Look through the data below and say how many of its lines contain "lower", adding nothing else.

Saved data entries
________

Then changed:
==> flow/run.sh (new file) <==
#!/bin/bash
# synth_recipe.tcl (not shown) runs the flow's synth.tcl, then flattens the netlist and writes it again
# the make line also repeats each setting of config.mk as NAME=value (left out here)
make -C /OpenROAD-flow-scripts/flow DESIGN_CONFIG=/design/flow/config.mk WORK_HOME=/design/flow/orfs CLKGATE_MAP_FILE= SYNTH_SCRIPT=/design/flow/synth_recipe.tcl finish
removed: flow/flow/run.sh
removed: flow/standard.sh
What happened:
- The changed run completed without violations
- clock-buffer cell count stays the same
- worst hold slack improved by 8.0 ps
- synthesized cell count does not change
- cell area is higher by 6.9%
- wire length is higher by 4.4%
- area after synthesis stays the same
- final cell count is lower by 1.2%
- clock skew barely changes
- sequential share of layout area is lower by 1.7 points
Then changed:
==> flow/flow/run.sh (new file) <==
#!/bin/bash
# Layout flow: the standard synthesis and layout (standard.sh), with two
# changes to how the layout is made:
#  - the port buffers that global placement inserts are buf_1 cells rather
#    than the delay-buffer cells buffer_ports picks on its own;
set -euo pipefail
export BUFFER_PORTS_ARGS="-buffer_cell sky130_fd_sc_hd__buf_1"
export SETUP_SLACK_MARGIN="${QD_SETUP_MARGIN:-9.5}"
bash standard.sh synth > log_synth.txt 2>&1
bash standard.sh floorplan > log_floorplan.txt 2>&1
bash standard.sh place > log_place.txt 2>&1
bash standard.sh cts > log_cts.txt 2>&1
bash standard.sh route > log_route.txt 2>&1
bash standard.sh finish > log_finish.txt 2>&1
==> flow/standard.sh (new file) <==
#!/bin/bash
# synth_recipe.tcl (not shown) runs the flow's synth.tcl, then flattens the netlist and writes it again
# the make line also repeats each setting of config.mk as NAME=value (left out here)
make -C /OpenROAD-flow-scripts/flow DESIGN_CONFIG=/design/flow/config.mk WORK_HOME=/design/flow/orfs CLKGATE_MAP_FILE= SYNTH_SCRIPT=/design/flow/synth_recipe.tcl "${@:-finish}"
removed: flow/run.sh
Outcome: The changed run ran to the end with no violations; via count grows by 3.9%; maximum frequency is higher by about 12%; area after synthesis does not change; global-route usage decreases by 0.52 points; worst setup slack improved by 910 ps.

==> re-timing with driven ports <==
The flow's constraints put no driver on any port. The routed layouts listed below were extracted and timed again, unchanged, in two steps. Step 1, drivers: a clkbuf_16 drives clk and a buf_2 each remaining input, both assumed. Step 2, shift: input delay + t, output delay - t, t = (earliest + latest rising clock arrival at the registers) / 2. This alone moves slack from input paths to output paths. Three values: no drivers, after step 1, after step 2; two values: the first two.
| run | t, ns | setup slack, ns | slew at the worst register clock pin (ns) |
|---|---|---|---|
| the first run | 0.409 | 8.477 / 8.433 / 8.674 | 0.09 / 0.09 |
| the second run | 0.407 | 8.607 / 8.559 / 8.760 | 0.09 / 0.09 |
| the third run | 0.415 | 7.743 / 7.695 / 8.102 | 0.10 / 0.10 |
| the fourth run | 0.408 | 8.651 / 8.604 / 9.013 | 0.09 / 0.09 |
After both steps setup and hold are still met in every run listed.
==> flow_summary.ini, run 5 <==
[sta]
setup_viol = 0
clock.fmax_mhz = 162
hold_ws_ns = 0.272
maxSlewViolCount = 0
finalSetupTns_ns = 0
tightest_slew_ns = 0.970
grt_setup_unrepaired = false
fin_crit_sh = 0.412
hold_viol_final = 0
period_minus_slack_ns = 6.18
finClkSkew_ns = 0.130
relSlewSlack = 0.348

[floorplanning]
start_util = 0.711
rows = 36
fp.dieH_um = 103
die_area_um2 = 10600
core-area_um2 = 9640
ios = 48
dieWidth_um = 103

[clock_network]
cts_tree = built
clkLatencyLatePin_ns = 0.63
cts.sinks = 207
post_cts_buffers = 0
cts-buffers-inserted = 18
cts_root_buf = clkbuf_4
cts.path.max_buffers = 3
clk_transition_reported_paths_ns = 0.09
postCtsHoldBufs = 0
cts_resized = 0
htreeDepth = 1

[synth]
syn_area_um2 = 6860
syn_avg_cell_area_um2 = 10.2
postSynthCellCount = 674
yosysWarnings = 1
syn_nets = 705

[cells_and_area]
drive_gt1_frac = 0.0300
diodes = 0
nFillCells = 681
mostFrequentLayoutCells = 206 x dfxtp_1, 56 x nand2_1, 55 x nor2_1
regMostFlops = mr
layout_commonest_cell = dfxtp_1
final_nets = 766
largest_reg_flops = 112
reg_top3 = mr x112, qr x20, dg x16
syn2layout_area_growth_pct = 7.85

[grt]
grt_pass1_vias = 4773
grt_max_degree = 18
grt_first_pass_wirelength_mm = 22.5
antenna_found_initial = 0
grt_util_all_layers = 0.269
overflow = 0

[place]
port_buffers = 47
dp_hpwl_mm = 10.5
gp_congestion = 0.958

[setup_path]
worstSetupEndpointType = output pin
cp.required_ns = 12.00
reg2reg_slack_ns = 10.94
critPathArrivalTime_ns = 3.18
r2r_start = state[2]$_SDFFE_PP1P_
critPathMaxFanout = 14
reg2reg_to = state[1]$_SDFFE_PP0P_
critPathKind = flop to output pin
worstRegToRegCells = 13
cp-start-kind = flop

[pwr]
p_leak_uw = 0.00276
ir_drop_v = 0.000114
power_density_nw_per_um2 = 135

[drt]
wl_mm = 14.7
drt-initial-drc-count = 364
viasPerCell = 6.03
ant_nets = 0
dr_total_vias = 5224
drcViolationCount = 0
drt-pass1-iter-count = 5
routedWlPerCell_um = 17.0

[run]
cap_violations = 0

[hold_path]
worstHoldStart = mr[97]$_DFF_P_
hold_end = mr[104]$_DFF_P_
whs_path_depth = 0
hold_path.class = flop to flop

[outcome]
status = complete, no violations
Background: an optimization exercise with open tools, aiming at small area. Do not read the settings as production practice. Function was checked by simulation only, so behaviour that the tests miss may differ from the original. Power is estimated from default activity; no workload was simulated.

==> inputs of try-sierra <==
==> flow/design.v <==
module kce_codec (
    input  wire [3:0]  op,
    input  wire [7:0]  arg,
    input  wire [28:0] raw_id,
    input  wire [63:0] data,
    input  wire [15:0] fault,
    output wire        dec_known,
    output wire [63:0] res
);
    wire [12:0] t = raw_id[20:8];
    wire        t_hi  = (t[12:3] == 10'b10_0000_0000);
    assign dec_known  = t_hi && (t[2:0] != 3'd0) && (t[2:0] <= 3'd4);
    wire        dec_for_us = (raw_id[7:0] == 8'hAA);
    wire s_enc  = (op == 4'h1);
    wire s_dec  = (op == 4'h2);
    wire s_ctl  = (op == 4'h3);
    wire s_flt  = (op == 4'h7);
    wire s_dat  = op[2] & (op[1] ^ op[0]);      
    wire s_dat_hi = op[1] ^ op[0];
    wire s_ctl_hi = op[1] & op[0];
    wire [12:0] enc_t = {10'b10_0000_0000, arg[1] & arg[0], arg[1] ^ arg[0], ~arg[0]};
    wire [29:0] enc_id = {1'b1, 8'd0, enc_t, 8'hAA};
    wire [29:0] dec_res = {5'd0, t[2] | (t[1] & t[0]), ~t[0], dec_known, dec_for_us, t, raw_id[7:0]};
    wire [29:0] flt_res = {22'd0, fault[7:0]};
    wire [29:0] ctl_res = {5'd0, arg[4], 7'd0, arg[5], 7'd0, arg[6], 7'd0, arg[7]};
    genvar i;
    generate
        for (i = 0; i < 64; i = i + 1) begin : g_bit
            if (i >= 30) begin : g_hi
                if (i % 8 == 0) begin : g_flag
                    assign res[i] = (s_dat_hi & data[i]) | (s_ctl_hi & arg[(56 - i) / 8]);
                end else begin : g_plain
                    assign res[i] = s_dat_hi & data[i];
                end
            end else begin : g_lo
                assign res[i] = (s_dat & data[i]) | (s_enc & enc_id[i]) | (s_dec & dec_res[i]) |
                                (s_ctl & ctl_res[i]) | (s_flt & flt_res[i]);
            end
        end
    endgenerate
endmodule
module kce_seq (
    input  wire        clk,
    input  wire        rst,
    input  wire        start_q,
    input  wire        start_s,
    input  wire [31:0] start_timeout,
    input  wire        start_tdef,
    input  wire        cancel,
    input  wire        tick,
    input  wire        cu_send,      
    output wire        idle,
    output wire        tx_req,
    output wire        tx_qry,       
    output wire        tx_auto,      
    input  wire        tx_ready,
    input  wire        tx_err,
    output wire        rx_valid,
    output wire        rx_stream,
    input  wire        rx_ready,
    input  wire [1:0]  rx_kind,
    input  wire [28:0] rx_id,
    input  wire [3:0]  rx_len,
    input  wire [63:0] rx_data,
    output wire        done_valid,
    output wire [2:0]  done_code,
    output wire        done_pw_valid,
    output wire        done_dis_failed,
    output reg         sink_valid,
    output reg         snap_st_valid,
    output reg  [63:0] snap_st,
    output reg         snap_pw_valid,
    output reg  [63:0] snap_pw
);
    localparam [2:0] IDLE = 3'b000, Q_SEND = 3'b001, Q_RECV = 3'b010,
                     S_CHECK = 3'b100, S_ENABLE = 3'b101, S_RECV = 3'b110, S_DISABLE = 3'b111;
    reg [2:0]  phase;
    reg [31:0] remain;       
    reg        passed;       
    reg        no_limit;     
    reg        cancel_req;
    reg        qp_valid;
    assign idle      = (phase == IDLE);
    assign tx_req    = phase[0];
    assign tx_qry    = ~phase[2];
    assign tx_auto   = phase[2] & ~phase[1];
    assign rx_valid  = phase[1] & ~phase[0];
    assign rx_stream = phase[2];
    wire tx_done = tx_ready & phase[0];
    wire rx_done = rx_ready & rx_valid;
    wire rx_use     = rx_done && (rx_kind == 2'd1) && (rx_id[7:0] == 8'hAA) &&
                      (rx_len[3]) && (rx_id[20:11] == 10'b10_0000_0000);
    wire got_status = rx_use && (rx_id[10:8] == 3'd3);
    wire got_power  = rx_use && (rx_id[10:8] == 3'd4);
    wire rx_fail    = rx_kind[1];
    assign done_valid = (tx_done & (tx_err | phase[1])) |
                        (rx_done & (rx_fail | (~phase[2] & (got_status | passed))));
    assign done_code  = {1'b0,
                         ~phase[0] & ~rx_fail & ~got_status,
                         phase[0] ? ~phase[1] : rx_fail};
    assign done_pw_valid   = qp_valid;
    assign done_dis_failed = tx_err & phase[1] & phase[0];
    wire count = tick & (phase == Q_RECV) & ~passed & ~no_limit;
    always @(posedge clk) begin
        if (idle) begin
            remain   <= start_tdef ? 32'd1000 : start_timeout;
            no_limit <= ~start_tdef & (&start_timeout);
            passed   <= 1'b0;
        end else if (count) begin
            remain <= remain - 32'd1;
            if (remain == 32'd0) passed <= 1'b1;
        end
        if (got_status) snap_st <= rx_data;
        if (got_power)  snap_pw <= rx_data;
    end
    always @(posedge clk) begin
        if (rst) begin
            phase         <= IDLE;
            cancel_req    <= 1'b0;
            qp_valid      <= 1'b0;
            snap_st_valid <= 1'b0;
            snap_pw_valid <= 1'b0;
            sink_valid    <= 1'b0;
        end else begin
            sink_valid <= rx_done & phase[2] & (got_status | got_power);
            if (got_status) snap_st_valid <= 1'b1;
            if (got_power) begin
                snap_pw_valid <= 1'b1;
                qp_valid      <= 1'b1;
            end
            if (start_s)     cancel_req <= 1'b0;
            else if (cancel) cancel_req <= 1'b1;
            if (start_q) qp_valid <= 1'b0;
            case (phase)
                IDLE: begin
                    if (start_q)      phase <= Q_SEND;
                    else if (start_s) phase <= S_ENABLE;
                end
                Q_SEND:   if (tx_done) phase <= tx_err ? IDLE : Q_RECV;
                Q_RECV:   if (done_valid) phase <= IDLE;
                S_ENABLE: if (tx_done) phase <= tx_err ? IDLE : S_RECV;
                S_RECV:   if (rx_done) phase <= rx_fail ? IDLE : S_CHECK;
                S_CHECK: begin
                    if (!cancel_req)  phase <= S_RECV;
                    else if (!cu_send) phase <= S_DISABLE;
                end
                S_DISABLE: if (tx_done) phase <= IDLE;
                default: phase <= IDLE;
            endcase
        end
    end
endmodule
module kbot_can_engine (
    input  wire        clk,
    input  wire        rst,
    input  wire        cmd_valid,
    output wire        cmd_ready,
    input  wire [3:0]  cmd_op,
    input  wire [7:0]  cmd_arg,
    input  wire [28:0] cmd_id,
    input  wire [3:0]  cmd_len,
    input  wire [63:0] cmd_data,
    input  wire [15:0] cmd_fault,
    input  wire [31:0] cmd_timeout,
    input  wire        cmd_tdef,
    output reg         cpl_valid,
    output reg  [2:0]  cpl_code,
    output wire [63:0] cpl_res,
    output wire        open_valid,
    input  wire        open_ready,
    input  wire        open_err,
    output wire        tx_valid,
    output wire [28:0] tx_id,
    output wire [63:0] tx_data,
    input  wire        tx_ready,
    input  wire        tx_err,
    output wire        rx_valid,
    output wire [9:0]  rx_wait,
    input  wire        rx_ready,
    input  wire [1:0]  rx_kind,
    input  wire [28:0] rx_id,
    input  wire        rx_ide,
    input  wire [3:0]  rx_len,
    input  wire [63:0] rx_data,
    input  wire        tick,
    output wire        done_valid,
    output wire [2:0]  done_code,
    output wire [63:0] done_st,
    output wire        done_pw_valid,
    output wire [63:0] done_pw,
    output wire        done_dis_failed,
    output wire        sink_valid,
    output wire        sink_st_valid,
    output wire [63:0] sink_st,
    output wire        sink_pw_valid,
    output wire [63:0] sink_pw
);
    localparam [3:0] OP_CONNECT = 4'h8, OP_SENDCTL = 4'h9, OP_SENDQRY = 4'hA,
                     OP_QRYSTS = 4'hB, OP_STREAM = 4'hC, OP_CANCEL = 4'hD;
    localparam [2:0] C_OK = 3'd0, C_TERR = 3'd1, C_DECLEN = 3'd3, C_UNREC = 3'd4,
                     C_BUSY = 3'd5, C_ILLEGAL = 3'd6;
    localparam [1:0] CU_IDLE = 2'b00, CU_OPEN = 2'b01, CU_SCTL = 2'b10, CU_SQRY = 2'b11;
    reg [1:0] cu_state;
    reg       connected;
    reg [7:0] snd_flags;     
    wire cu_idle = (cu_state == CU_IDLE);
    wire cu_send = cu_state[1];
    wire cmd_fire = cmd_valid & cu_idle;
    assign cmd_ready = cu_idle;
    assign open_valid = (cu_state == CU_OPEN);
    wire dec_known;
    kce_codec u_codec (
        .op(cmd_op), .arg(cmd_arg), .raw_id(cmd_id), .data(cmd_data), .fault(cmd_fault),
        .dec_known(dec_known), .res(cpl_res)
    );
    wire seq_idle, seq_tx_req, seq_tx_qry, seq_tx_auto, rx_stream;
    wire start_q = cmd_fire && cmd_op == OP_QRYSTS && seq_idle && connected;
    wire start_s = cmd_fire && cmd_op == OP_STREAM && seq_idle && connected;
    wire cancel  = cmd_fire && cmd_op == OP_CANCEL;
    kce_seq u_seq (
        .clk(clk), .rst(rst),
        .start_q(start_q), .start_s(start_s),
        .start_timeout(cmd_timeout), .start_tdef(cmd_tdef),
        .cancel(cancel), .tick(tick), .cu_send(cu_send),
        .idle(seq_idle),
        .tx_req(seq_tx_req), .tx_qry(seq_tx_qry), .tx_auto(seq_tx_auto),
        .tx_ready(tx_ready), .tx_err(tx_err),
        .rx_valid(rx_valid), .rx_stream(rx_stream), .rx_ready(rx_ready),
        .rx_kind(rx_kind), .rx_id(rx_id), .rx_len(rx_len), .rx_data(rx_data),
        .done_valid(done_valid), .done_code(done_code),
        .done_pw_valid(done_pw_valid), .done_dis_failed(done_dis_failed),
        .sink_valid(sink_valid),
        .snap_st_valid(sink_st_valid), .snap_st(sink_st),
        .snap_pw_valid(sink_pw_valid), .snap_pw(sink_pw)
    );
    assign done_st = rx_data;
    assign done_pw = sink_pw;
    assign rx_wait = rx_stream ? 10'd500 : 10'd100;
    wire cu_tx_on = cu_send & ~seq_tx_req;
    wire tx_qry   = seq_tx_req ? seq_tx_qry : cu_state[0];
    wire [7:0] tx_flags = seq_tx_req ? {1'b0, seq_tx_auto, 6'd0} : (snd_flags & {8{~cu_state[0]}});
    assign tx_valid = cu_send | seq_tx_req;
    assign tx_id    = {8'd0, 11'b1_0000_0000_00, tx_qry, ~tx_qry, 8'hAA};
    assign tx_data  = {7'd0, tx_flags[0], 7'd0, tx_flags[1], 7'd0, tx_flags[2], 7'd0, tx_flags[3],
                       7'd0, tx_flags[4], 7'd0, tx_flags[5], 7'd0, tx_flags[6], 7'd0, tx_flags[7]};
    always @(*) begin
        cpl_valid = 1'b0;
        cpl_code  = C_OK;
        if (cu_state == CU_OPEN) begin
            cpl_valid = open_ready;
            cpl_code  = open_err ? C_TERR : C_OK;
        end else if (cu_send) begin
            cpl_valid = cu_tx_on & tx_ready;
            cpl_code  = tx_err ? C_TERR : C_OK;
        end else begin
            case (cmd_op)
                OP_CONNECT: begin
                    cpl_valid = cmd_valid & ~seq_idle;
                    cpl_code  = C_BUSY;
                end
                OP_SENDCTL, OP_SENDQRY: begin
                    cpl_valid = cmd_valid & ~connected;
                    cpl_code  = C_TERR;
                end
                OP_QRYSTS, OP_STREAM: begin
                    cpl_valid = cmd_valid & ~(seq_idle & connected);
                    cpl_code  = seq_idle ? C_TERR : C_BUSY;
                end
                OP_CANCEL: ;
                4'h0, 4'hE, 4'hF: begin
                    cpl_valid = cmd_valid;
                    cpl_code  = C_ILLEGAL;
                end
                4'h2: begin
                    cpl_valid = cmd_valid;
                    cpl_code  = dec_known ? C_OK : C_UNREC;
                end
                4'h5, 4'h6: begin
                    cpl_valid = cmd_valid;
                    cpl_code  = cmd_len[3] ? C_OK : C_DECLEN;
                end
                default: begin
                    cpl_valid = cmd_valid;
                    cpl_code  = C_OK;
                end
            endcase
        end
    end
    always @(posedge clk) begin
        if (cu_idle) snd_flags <= cmd_arg;
    end
    always @(posedge clk) begin
        if (rst) begin
            cu_state  <= CU_IDLE;
            connected <= 1'b0;
        end else begin
            case (cu_state)
                CU_IDLE: begin
                    if (cmd_valid) begin
                        if (cmd_op == OP_CONNECT && seq_idle)
                            cu_state <= CU_OPEN;
                        else if ((cmd_op == OP_SENDCTL || cmd_op == OP_SENDQRY) && connected)
                            cu_state <= {1'b1, cmd_op[1]};
                    end
                end
                CU_OPEN: begin
                    if (open_ready) begin
                        if (!open_err) connected <= 1'b1;
                        cu_state <= CU_IDLE;
                    end
                end
                default: begin
                    if (cu_tx_on && tx_ready) cu_state <= CU_IDLE;
                end
            endcase
        end
    end
endmodule
==> flow/flow/run.sh <==
#!/bin/bash
# The standard layout, with every port buffered by the smallest buffer
# (sky130_fd_sc_hd__buf_1) instead of the resizer's default choice.
set -euo pipefail
export BUFFER_PORTS_ARGS="-buffer_cell sky130_fd_sc_hd__buf_1"
bash standard.sh finish > standard.log 2>&1
==> flow/standard.sh <==
#!/bin/bash
# synth_recipe.tcl (not shown) runs the flow's synth.tcl, then flattens the netlist and writes it again
# the make line also repeats each setting of config.mk as NAME=value (left out here)
make -C /OpenROAD-flow-scripts/flow DESIGN_CONFIG=/design/flow/config.mk WORK_HOME=/design/flow/orfs CLKGATE_MAP_FILE= SYNTH_SCRIPT=/design/flow/synth_recipe.tcl "${@:-finish}"
==> flow/config.mk <==
export PLATFORM = sky130hd
export DESIGN_NAME = kbot_can_engine
export DESIGN_NICKNAME = kbot_can_engine
export VERILOG_FILES = /design/flow/design.v
export SDC_FILE = /design/flow/constraint.sdc
export NUM_CORES = 4
export LEC_CHECK = 0
export CAP_MARGIN = 20
export CORE_AREA = 5 5 255 255
export DIE_AREA = 0 0 260 260
export SLEW_MARGIN = 20
==> flow/constraint.sdc <==
create_clock -name core_clock -period 10.0 [get_ports {clk}]
set_input_delay 2.0000 -clock core_clock [delete_from_list [all_inputs] [get_ports {clk}]]
set_output_delay 2.0000 -clock core_clock [all_outputs]
set_load 0.01 [all_outputs]
==> try-onyx (differences from try-sierra) <==
--- a/flow/design.v
+++ b/flow/design.v
@@ -78,5 +78,4 @@
     reg [31:0] remain;       
     reg        passed;       
-    reg        no_limit;     
     reg        cancel_req;
     reg        qp_valid;
@@ -101,14 +100,17 @@
     assign done_pw_valid   = qp_valid;
     assign done_dis_failed = tx_err & phase[1] & phase[0];
-    wire count = tick & (phase == Q_RECV) & ~passed & ~no_limit;
-    always @(posedge clk) begin
-        if (idle) begin
-            remain   <= start_tdef ? 32'd1000 : start_timeout;
-            no_limit <= ~start_tdef & (&start_timeout);
-            passed   <= 1'b0;
-        end else if (count) begin
-            remain <= remain - 32'd1;
-            if (remain == 32'd0) passed <= 1'b1;
+    wire        count = tick & (phase == Q_RECV) & ~passed & ~(&remain);
+    wire [32:0] low_set;
+    assign low_set[0] = 1'b0;
+    genvar i;
+    generate
+        for (i = 0; i < 32; i = i + 1) begin : g_borrow
+            assign low_set[i + 1] = low_set[i] | remain[i];
         end
+    endgenerate
+    wire [31:0] flip = {32{count}} & ~low_set[31:0];
+    always @(posedge clk) begin
+        remain <= idle ? (start_tdef ? 32'd1000 : start_timeout) : (remain ^ flip);
+        passed <= ~idle & (passed | (count & ~low_set[32]));
         if (got_status) snap_st <= rx_data;
         if (got_power)  snap_pw <= rx_data;
==> flow/flow/run.sh (replaced) <==
#!/bin/bash
# The standard layout, with every port buffered by the smallest buffer
# (sky130_fd_sc_hd__buf_1), a clock tree of clkbuf_8 without dummy loads,
# and neighbouring constant outputs sharing tie cells (flow/share_ties.tcl).
set -euo pipefail
export BUFFER_PORTS_ARGS="-buffer_cell sky130_fd_sc_hd__buf_1"
export CTS_ARGS="-sink_clustering_enable -repair_clock_nets -sink_clustering_size 8 -buf_list sky130_fd_sc_hd__clkbuf_8 -dont_use_dummy_load"
export PRE_GLOBAL_PLACE_TCL="$PWD/flow/share_ties.tcl"
bash standard.sh finish > standard.log 2>&1
==> flow/flow/share_ties.tcl (new file) <==
# PRE GLOBAL_PLACE hook: after the pins are placed, let one tie cell drive a
# run of neighbouring constant output ports of the same value, instead of
# one tie cell per port. Only ties whose net drives nothing but one port
# are merged. The yosys buffers between ties and ports are removed first,
# as global placement does next anyway.
remove_buffers
set block [ord::get_db_block]
set die [$block getDieArea]
set W [expr {[$die xMax] - [$die xMin]}]
set H [expr {[$die yMax] - [$die yMin]}]
set max_gap [expr {int([env_var_or_empty SHARE_TIES_GAP_UM] eq "" ? 20 : [env_var_or_empty SHARE_TIES_GAP_UM]) * [$block getDbUnitsPerMicron]}]
set max_group [expr {[env_var_or_empty SHARE_TIES_GROUP] eq "" ? 8 : [env_var_or_empty SHARE_TIES_GROUP]}]

# position of a point along the die's edge, counter-clockwise from (0, 0)
proc edge_pos { x y W H } {
  if { $y == 0 } { return $x }
  if { $x == $W } { return [expr {$W + $y}] }
  if { $y == $H } { return [expr {$W + $H + ($W - $x)}] }
  return [expr {2 * $W + $H + ($H - $y)}]
}

set cand(HI) {}
set cand(LO) {}
foreach inst [$block getInsts] {
  if { [[$inst getMaster] getName] ne "sky130_fd_sc_hd__conb_1" } { continue }
  set used {}
  foreach port {HI LO} {
    set it [$inst findITerm $port]
    set net [$it getNet]
    if { $net ne "NULL" } { lappend used [list $port $net] }
  }
  if { [llength $used] != 1 } { continue }
  lassign [lindex $used 0] port net
  if { [llength [$net getITerms]] != 1 } { continue }
  set bterms [$net getBTerms]
  if { [llength $bterms] != 1 } { continue }
  set bt [lindex $bterms 0]
  set bpin [lindex [$bt getBPins] 0]
  set box [$bpin getBBox]
  set x [expr {([$box xMin] + [$box xMax]) / 2}]
  set y [expr {([$box yMin] + [$box yMax]) / 2}]
  # snap to the edge the pin sits on
  if { [$box xMin] <= 0 } { set x 0 } elseif { [$box xMax] >= $W } { set x $W }
  if { [$box yMin] <= 0 } { set y 0 } elseif { [$box yMax] >= $H } { set y $H }
  lappend cand($port) [list [edge_pos $x $y $W $H] $inst $net $bt]
}

puts "cand HI [llength $cand(HI)] LO [llength $cand(LO)] gap $max_gap group $max_group"
set removed 0
foreach port {HI LO} {
  set lst [lsort -integer -index 0 $cand($port)]
  set keep ""
  set last -1
  set n 0
  foreach c $lst {
    lassign $c pos inst net bt
    if { $keep ne "" && $pos - $last <= $max_gap && $n < $max_group } {
      $bt disconnect
      $bt connect $keep
      odb::dbInst_destroy $inst
      odb::dbNet_destroy $net
      incr removed
      incr n
    } else {
      set keep $net
      set n 1
    }
    set last $pos
  }
}
puts "share_ties: removed $removed tie cells"
==> qor summary <==
Register-to-register setup slack: try-onyx 6.84 ns; try-sierra 6.49 ns
Drt initial violations: try-onyx 475; try-sierra 512
Run status: try-onyx no timing/DRC/antenna violations; try-sierra no timing/DRC/antenna violations
Static Leak: try-onyx 3.39 nW; try-sierra 3.90 nW
Switching power: try-onyx 0.000688 W; try-sierra 0.000801 W
Standard cell with the maximum stage delay on the critical path: try-onyx nor4bb_1; try-sierra buf_1
Peak VDD IR: try-onyx 0.0000843 V; try-sierra 0.000119 V
Met3 Wirelength: try-onyx 4330 um; try-sierra 3740 um
Clock distribution power: try-onyx 0.000396 W; try-sierra 0.000731 W
Power in sequential cells: try-onyx 0.000975 W; try-sierra 0.00102 W
Largest fanout on the critical path: try-onyx 23; try-sierra 15
Share of the synthesized area in compound gates (AO/OA/AOI/OAI): try-onyx 0.0951; try-sierra 0.0811
Post-Syn Area: try-onyx 0.00933 mm^2; try-sierra 0.00969 mm^2
Number of instances in the synthesized netlist: try-onyx 857; try-sierra 863
Parity-gate share of the synthesized area counting xor and xnor cells: try-onyx 0.0160; try-sierra 0.0253
Worst Setup Slack post-DPL: try-onyx 3.47 ns; try-sierra 3.65 ns
Top cell type's share of synthesized area: try-onyx 0.438; try-sierra 0.523
Combinational cell fraction of total power: try-onyx 0.288; try-sierra 0.229
Global routing met1 resource utilization: try-onyx 0.133; try-sierra 0.148
Maximum number of pins on one net before global-route repair: try-onyx 58; try-sierra 57
Origin of the worst min-delay path: try-onyx u_seq.snap_st_valid; try-sierra u_seq.snap_pw_valid
Part of the power in registers: try-onyx 0.507; try-sierra 0.450

static timing again, ports no longer ideal:
No port has a modelled driver above. Below, the same layouts with a new extraction and two added sets of constraints. Step 1, drivers: a clkbuf_16 drives clk and a buf_2 each remaining input, both assumed. Step 2 also shifts input and output timing later by t, the mid clock arrival at the registers, as if the neighbouring blocks saw the same clock. Slacks: ideal ports / drivers / drivers and shift; pairs: ideal ports / drivers.
| run | t (ns) | slack for setup (ns) | slew at the worst register clock pin (ns) |
|---|---|---|---|
| try-sierra | 0.536 | 3.710 / 3.681 / 3.681 | 0.09 / 0.09 |
| try-onyx | 0.528 | 3.475 / 3.437 / 3.437 | 0.11 / 0.11 |
After both steps every run listed still meets setup and hold. The setup slack of try-onyx, which loses most, moves by -0.038 ns with the drivers and by -0.038 ns with both steps.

________

== ANSWER SECTION ==
2